By | December 28, 2015

This year, the Development and Disarmament Roundtable series examined issues ranging from plutonium reprocessing to lethal autonomous weapons, from nuclear modernizations to the link between technology and climate mitigation. These complex, demanding themes cry out for expert treatment—but not the sort of expert treatment that simply makes you cry out. What's needed is seriousness enlivened by passion, command of the facts matched with a clarifying instinct. That can be a tough bill to fill, but the authors below delivered the goods.

Climate: Just one more reason for Africa to slow its population growth

By Alex Ezeh

Nigerian demographer Ezeh argues that African nations—through improving girls' education, encouraging delayed marriages, and providing universal access to family planning—should seek to slow population growth. But climate change, he explains, has little to do with the wisdom of such policies. A compelling and deeply informative piece.

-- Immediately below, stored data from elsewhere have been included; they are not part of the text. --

### src/rtl/burst_beat_ctr.sv
// Module: burst_beat_ctr
// Stores the starting low bits of a burst and a wrapping beat count.
// Assumes: load has priority over step; the counter wraps modulo 2**BEAT_W.
module burst_beat_ctr #(
    parameter int BEAT_W = 2
) (
    input  logic              clk,
    input  logic              rst_n,
    input  logic              load_en,
    input  logic              step_en,
    input  logic [BEAT_W-1:0] base_d,
    output logic [BEAT_W-1:0] base_q,
    output logic [BEAT_W-1:0] beat_q
);
    localparam logic [BEAT_W-1:0] BEAT_ONE = BEAT_W'(1);

    // Latch the start bits on load; they stay fixed during the burst.
    always_ff @(posedge clk) begin
        if (!rst_n)       base_q <= '0;
        else if (load_en) base_q <= base_d;
    end

    // Restart the beat count on load, otherwise step it when asked.
    always_ff @(posedge clk) begin
        if (!rst_n)       beat_q <= '0;
        else if (load_en) beat_q <= '0;
        else if (step_en) beat_q <= beat_q + BEAT_ONE;
    end

    // with no load and no step the count holds
    p_beat_hold_r7: assert property (@(posedge clk) disable iff (!rst_n)
        (!load_en && !step_en) |=> $stable(beat_q));
    // a load restarts the count even when a step is requested
    p_load_first_r8: assert property (@(posedge clk) disable iff (!rst_n)
        (load_en && step_en) |=> beat_q == '0);
endmodule

### src/rtl/burst_order_map.sv
// Module: burst_order_map
// Maps the start bits and beat count to the current low address bits.
// Assumes: purely combinational; order may change only while idle.
module burst_order_map
    import burst_pkg::*;
#(
    parameter int BEAT_W = 2
) (
    input  burst_order_e      order,
    input  logic [BEAT_W-1:0] base,
    input  logic [BEAT_W-1:0] beat,
    output logic [BEAT_W-1:0] low
);
    logic [BEAT_W-1:0] lin_low;
    logic [BEAT_W-1:0] ilv_low;

    // Linear order: modular sum, the carry out of the top bit is dropped.
    always_comb lin_low = base + beat;

    // Interleaved order: one XOR per address bit.
    genvar gi;
    generate
        for (gi = 0; gi < BEAT_W; gi++) begin : g_ilv
            assign ilv_low[gi] = base[gi] ^ beat[gi];
        end
    endgenerate

    // Pick the active order.
    always_comb low = (order == ORD_INTERLEAVE) ? ilv_low : lin_low;
endmodule

### src/rtl/burst_seq_gen.sv
// Module: burst_seq_gen (top)
// Burst address sequence generator: captures a start address on an active-low
// load strobe and steps the low BEAT_W bits on an active-low advance strobe,
// in linear or interleaved order chosen by a static mode input.
// Assumes: mode is static during a burst; synchronous active-low reset.
module burst_seq_gen
    import burst_pkg::*;
#(
    parameter int ADDR_W = 18,
    parameter int BEAT_W = 2
) (
    input  logic              clk,
    input  logic              rst_n,
    input  logic              load_n,
    input  logic              adv_n,
    input  logic              mode,
    input  logic [ADDR_W-1:0] start_addr,
    output logic [ADDR_W-1:0] word_addr
);
    localparam int HI_W = ADDR_W - BEAT_W;
    localparam logic [BEAT_W-1:0] STEP_ONE = BEAT_W'(1);

    logic              load_en;
    logic              step_en;
    burst_order_e      order;
    logic [HI_W-1:0]   upper_q;
    logic [BEAT_W-1:0] base_q;
    logic [BEAT_W-1:0] beat_q;
    logic [BEAT_W-1:0] low_bits;

    // Decode the active-low strobes and the order strap.
    always_comb begin
        load_en = !load_n;
        step_en = !adv_n;
        order   = burst_order_e'(mode);
    end

    burst_upper_reg #(.HI_W(HI_W)) u_upper (
        .clk     (clk),
        .rst_n   (rst_n),
        .load_en (load_en),
        .d       (start_addr[ADDR_W-1:BEAT_W]),
        .q       (upper_q)
    );

    burst_beat_ctr #(.BEAT_W(BEAT_W)) u_ctr (
        .clk     (clk),
        .rst_n   (rst_n),
        .load_en (load_en),
        .step_en (step_en),
        .base_d  (start_addr[BEAT_W-1:0]),
        .base_q  (base_q),
        .beat_q  (beat_q)
    );

    burst_order_map #(.BEAT_W(BEAT_W)) u_map (
        .order (order),
        .base  (base_q),
        .beat  (beat_q),
        .low   (low_bits)
    );

    // Assemble the output word.
    always_comb word_addr = {upper_q, low_bits};

    // reset clears the output on the following cycle
    p_reset_zero_r1: assert property (@(posedge clk)
        !rst_n |=> word_addr == '0);
    // a load shows the full start address next cycle
    p_load_addr_r2: assert property (@(posedge clk) disable iff (!rst_n)
        !load_n |=> word_addr == $past(start_addr));
    // linear step adds one modulo the block size
    p_linear_step_r4: assert property (@(posedge clk) disable iff (!rst_n)
        (load_n && !adv_n && !mode) |=>
        (mode || word_addr[BEAT_W-1:0] == $past(word_addr[BEAT_W-1:0]) + STEP_ONE));
    // stepping never disturbs the upper bits
    p_no_carry_r5: assert property (@(posedge clk) disable iff (!rst_n)
        (load_n && !adv_n) |=>
        word_addr[ADDR_W-1:BEAT_W] == $past(word_addr[ADDR_W-1:BEAT_W]));
    // interleaved step flips exactly the bits that the beat count flips
    p_ilv_step_r6: assert property (@(posedge clk) disable iff (!rst_n)
        (load_n && !adv_n && mode) |=>
        (!mode || (word_addr[BEAT_W-1:0] ^ $past(word_addr[BEAT_W-1:0])) ==
                  ($past(beat_q) ^ ($past(beat_q) + STEP_ONE))));
endmodule

### config.mk
export PLATFORM = sky130hd
export DESIGN_NAME = burst_seq_gen
export DESIGN_NICKNAME = d
export VERILOG_FILES = /design/src/rtl/burst_pkg.sv /design/src/rtl/burst_upper_reg.sv /design/src/rtl/burst_beat_ctr.sv /design/src/rtl/burst_order_map.sv /design/src/rtl/burst_seq_gen.sv
export SDC_FILE = /design/constraint.sdc
export NUM_CORES = 1
export LEC_CHECK = 0
export BUFFER_PORTS_ARGS = -buffer_cell sky130_fd_sc_hd__buf_2
export CAP_MARGIN = 20
export CORE_MARGIN = 5
export CORE_UTILIZATION = 30
export CTS_BUF_LIST = sky130_fd_sc_hd__clkbuf_2 sky130_fd_sc_hd__clkbuf_4 sky130_fd_sc_hd__clkbuf_8
export DETAILED_ROUTE_END_ITERATION = 10
export REMOVE_ABC_BUFFERS = 1
export SETUP_SLACK_MARGIN = 0.05
export SYNTH_ARGS = -nofsm -noshare
export SYNTH_HDL_FRONTEND = slang
export SYNTH_SLANG_ARGS = --single-unit
### constraint.sdc
create_clock -name clk -period 0.95 [get_ports clk]
set_input_delay 0.095 -clock clk [delete_from_list [all_inputs] [get_ports clk]]
set_output_delay 0.095 -clock clk [all_outputs]
set_load 0.01 [all_outputs]
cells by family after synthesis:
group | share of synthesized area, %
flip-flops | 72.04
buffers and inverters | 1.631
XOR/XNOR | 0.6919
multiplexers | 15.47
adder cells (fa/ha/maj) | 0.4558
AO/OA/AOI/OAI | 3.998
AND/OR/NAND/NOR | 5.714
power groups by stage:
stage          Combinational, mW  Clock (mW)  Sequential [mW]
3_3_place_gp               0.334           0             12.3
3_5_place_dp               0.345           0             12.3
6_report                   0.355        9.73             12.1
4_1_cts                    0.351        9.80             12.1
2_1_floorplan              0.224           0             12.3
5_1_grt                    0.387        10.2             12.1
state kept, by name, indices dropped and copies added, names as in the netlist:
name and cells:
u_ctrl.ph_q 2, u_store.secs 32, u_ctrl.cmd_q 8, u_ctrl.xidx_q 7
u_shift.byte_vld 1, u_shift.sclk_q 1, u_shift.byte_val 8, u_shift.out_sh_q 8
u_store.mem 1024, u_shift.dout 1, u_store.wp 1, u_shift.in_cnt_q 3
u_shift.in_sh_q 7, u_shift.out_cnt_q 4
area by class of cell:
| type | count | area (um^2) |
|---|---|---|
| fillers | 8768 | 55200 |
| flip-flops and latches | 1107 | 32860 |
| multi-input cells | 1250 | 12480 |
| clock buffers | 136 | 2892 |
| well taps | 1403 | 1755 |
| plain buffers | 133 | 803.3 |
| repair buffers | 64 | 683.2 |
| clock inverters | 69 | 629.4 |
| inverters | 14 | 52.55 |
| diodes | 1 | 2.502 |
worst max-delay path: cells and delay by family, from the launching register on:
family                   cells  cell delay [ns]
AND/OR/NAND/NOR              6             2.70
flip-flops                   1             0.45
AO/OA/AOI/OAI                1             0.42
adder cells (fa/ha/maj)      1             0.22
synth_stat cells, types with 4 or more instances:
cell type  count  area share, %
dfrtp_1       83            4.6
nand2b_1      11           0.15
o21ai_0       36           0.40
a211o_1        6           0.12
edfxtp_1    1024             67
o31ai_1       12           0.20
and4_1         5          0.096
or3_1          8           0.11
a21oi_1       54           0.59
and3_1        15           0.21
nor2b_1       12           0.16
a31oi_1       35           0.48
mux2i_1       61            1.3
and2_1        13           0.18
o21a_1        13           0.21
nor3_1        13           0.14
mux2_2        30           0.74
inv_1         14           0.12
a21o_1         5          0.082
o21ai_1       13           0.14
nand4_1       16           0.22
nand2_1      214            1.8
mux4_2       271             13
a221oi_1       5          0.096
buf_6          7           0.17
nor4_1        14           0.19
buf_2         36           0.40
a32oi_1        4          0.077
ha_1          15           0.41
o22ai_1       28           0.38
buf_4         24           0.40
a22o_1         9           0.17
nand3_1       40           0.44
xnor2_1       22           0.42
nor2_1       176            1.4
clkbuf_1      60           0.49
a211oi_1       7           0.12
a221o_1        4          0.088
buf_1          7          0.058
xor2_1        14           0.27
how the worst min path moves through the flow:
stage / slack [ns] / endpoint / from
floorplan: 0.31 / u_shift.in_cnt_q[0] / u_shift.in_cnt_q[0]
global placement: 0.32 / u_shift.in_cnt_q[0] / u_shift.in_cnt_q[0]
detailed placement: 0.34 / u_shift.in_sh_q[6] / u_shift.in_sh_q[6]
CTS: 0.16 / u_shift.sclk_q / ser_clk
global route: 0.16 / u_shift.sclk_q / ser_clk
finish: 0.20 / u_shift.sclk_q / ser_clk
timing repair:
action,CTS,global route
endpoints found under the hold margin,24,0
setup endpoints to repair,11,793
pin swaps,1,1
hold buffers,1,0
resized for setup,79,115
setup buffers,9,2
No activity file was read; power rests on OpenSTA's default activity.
==> src/rtl/atm_rx_packer.sv <==
module atm_rx_packer
  import atm_rx_pkg::*;
#(
  parameter int FREE_W = 8
) (
  input  logic              clk,
  input  logic              rst_n,
  input  logic              rx_valid,
  input  logic [7:0]        rx_byte,
  input  logic              rx_soc,
  input  logic              rx_err,
  input  logic [FREE_W-1:0] fifo_free,
  output logic              out_valid,
  output logic [31:0]       out_data,
  input  logic              out_ready,
  input  logic              clr_sync,
  input  logic              clr_ovfl,
  output logic              sync_lost,
  output logic              fifo_ovfl
);
  localparam int WW     = BYTE_BITS * WORD_BYTES;
  localparam int WIDX_W = $clog2(CELL_WORDS);

  logic              keep, restart, sync_err;
  logic              wr_en, cell_done, drop;
  logic [WIDX_W-1:0] wr_idx;
  logic [WW-1:0]     wr_word;

  cell_tracker #(.NBYTES(CELL_BYTES), .HEC_POS(HEC_INDEX)) u_trk (
    .clk(clk), .rst_n(rst_n), .byte_vld(rx_valid), .byte_soc(rx_soc),
    .byte_err(rx_err), .keep(keep), .restart(restart), .sync_err(sync_err)
  );

  word_assembler #(.BW(BYTE_BITS), .NLANES(WORD_BYTES), .NWORDS(CELL_WORDS)) u_asm (
    .clk(clk), .rst_n(rst_n), .keep(keep), .restart(restart), .byte_in(rx_byte),
    .wr_en(wr_en), .wr_idx(wr_idx), .wr_word(wr_word), .cell_done(cell_done)
  );

  cell_stager #(.WW(WW), .NWORDS(CELL_WORDS), .FREE_W(FREE_W)) u_stg (
    .clk(clk), .rst_n(rst_n), .wr_en(wr_en), .wr_idx(wr_idx), .wr_word(wr_word),
    .cell_done(cell_done), .fifo_free(fifo_free), .out_ready(out_ready),
    .out_valid(out_valid), .out_data(out_data), .drop(drop)
  );

  always_ff @(posedge clk) begin
    if (!rst_n) begin
      sync_lost <= 1'b0;
      fifo_ovfl <= 1'b0;
    end else begin
      sync_lost <= sync_err | (sync_lost & ~clr_sync);
      fifo_ovfl <= drop | (fifo_ovfl & ~clr_ovfl);
    end
  end
endmodule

Reprocessing in China: A long, risky journey

By Zhang Hui

Improbably, Zhang discusses China's plutonium reprocessing efforts in a way that makes you want to know what happens next. This piece is stuffed with information that you're unlikely to find elsewhere—but it's all in the service of a forceful argument that Beijing should put the brakes on its entire reprocessing project.

How I changed my mind on reprocessing

By Klaus Janberg

Janberg, writing alongside Zhang, recounts his evolution from a young nuclear engineer convinced that "[b]reeder reactors and plutonium recycling would provide the world with unlimited cheap electricity" into a mature man convinced that "[b]reeders without a commercial fuel cycle just don’t make sense." A disarmingly personal and charming piece of writing.

Modernization and "zero": Compatible tendencies?

By Eugene Miasnikov

Miasnikov offers a clear-eyed, subtly rendered argument: Nuclear modernizations are probably inevitable, but it's possible to structure them so that they don't interfere with disarmament in the long run. What's really worrisome, Miasnikov maintains, is that the United States will pursue ballistic missile defense and conventional precision weaponry without regard for threat perceptions in other nuclear-armed states.

Hiroshima and Nagasaki: Lessons learned?

By Akira Kawasaki, Mustafa Kibaroglu, and Suvrat Raju

In this roundtable marking the most solemn of anniversaries, three authors reach the regrettable, unsurprising conclusion that the world has not absorbed the lessons of Hiroshima and Nagasaki. But then something out of the ordinary happens—a spirit of self-reflection emerges, a willingness to examine one's own nation and admit hypocrisy where it exists. A humane response to human tragedy.